**src/design/tw_div.sv**
```systemverilog
// pipelined restoring divider, one quotient bit per stage
module tw_div #(
    parameter int NUM_W  = 48,
    parameter int DEN_W  = 24,
    parameter int Q_W    = 24,
    parameter int SIDE_W = 8
) (
    input  logic              i_clk,
    input  logic              i_rst_n,
    input  logic              i_valid,
    input  logic [NUM_W-1:0]  i_num,
    input  logic [DEN_W-1:0]  i_den,
    input  logic [SIDE_W-1:0] i_side,
    output logic              o_valid,
    output logic [Q_W-1:0]    o_quo,
    output logic [DEN_W-1:0]  o_rem,
    output logic [DEN_W-1:0]  o_den,
    output logic [SIDE_W-1:0] o_side
);
    // numerator high part must already be below the divisor

    logic              r_v    [Q_W];
    logic [DEN_W-1:0]  r_rem  [Q_W];
    logic [Q_W-1:0]    r_low  [Q_W];
    logic [Q_W-1:0]    r_quo  [Q_W];
    logic [DEN_W-1:0]  r_den  [Q_W];
    logic [SIDE_W-1:0] r_side [Q_W];

    logic              n_v    [Q_W];
    logic [DEN_W-1:0]  n_rem  [Q_W];
    logic [Q_W-1:0]    n_low  [Q_W];
    logic [Q_W-1:0]    n_quo  [Q_W];
    logic [DEN_W-1:0]  n_den  [Q_W];
    logic [SIDE_W-1:0] n_side [Q_W];

    always_comb begin
        logic [DEN_W-1:0] prem;
        logic [Q_W-1:0]   plow;
        logic [Q_W-1:0]   pquo;
        logic [DEN_W:0]   trial;
        logic [DEN_W:0]   diff;
        for (int k = 0; k < Q_W; k++) begin
            if (k == 0) begin
                n_v[k]    = i_valid;
                prem      = i_num[NUM_W-1 -: DEN_W];
                plow      = i_num[Q_W-1:0];
                pquo      = '0;
                n_den[k]  = i_den;
                n_side[k] = i_side;
            end else begin
                n_v[k]    = r_v[k-1];
                prem      = r_rem[k-1];
                plow      = r_low[k-1];
                pquo      = r_quo[k-1];
                n_den[k]  = r_den[k-1];
                n_side[k] = r_side[k-1];
            end
            trial = {prem, plow[Q_W-1]};
            diff  = trial - {1'b0, n_den[k]};
            if (trial >= {1'b0, n_den[k]}) begin
                n_rem[k] = diff[DEN_W-1:0];
                n_quo[k] = {pquo[Q_W-2:0], 1'b1};
            end else begin
                n_rem[k] = trial[DEN_W-1:0];
                n_quo[k] = {pquo[Q_W-2:0], 1'b0};
            end
            n_low[k] = {plow[Q_W-2:0], 1'b0};
        end
    end

    always_ff @(posedge i_clk) begin
        for (int k = 0; k < Q_W; k++) begin
            r_rem[k]  <= n_rem[k];
            r_low[k]  <= n_low[k];
            r_quo[k]  <= n_quo[k];
            r_den[k]  <= n_den[k];
            r_side[k] <= n_side[k];
        end
        if (!i_rst_n) begin
            for (int k = 0; k < Q_W; k++) begin
                r_v[k] <= 1'b0;
            end
        end else begin
            for (int k = 0; k < Q_W; k++) begin
                r_v[k] <= n_v[k];
            end
        end
    end

    assign o_valid = r_v[Q_W-1];
    assign o_quo   = r_quo[Q_W-1];
    assign o_rem   = r_rem[Q_W-1];
    assign o_den   = r_den[Q_W-1];
    assign o_side  = r_side[Q_W-1];

endmodule
```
---*---
Where the word "assign" shows up in a line of the listing, return that line.

* [EXERCISE ANSWER]
    assign o_valid = r_v[Q_W-1];
    assign o_quo   = r_quo[Q_W-1];
    assign o_rem   = r_rem[Q_W-1];
    assign o_den   = r_den[Q_W-1];
    assign o_side  = r_side[Q_W-1];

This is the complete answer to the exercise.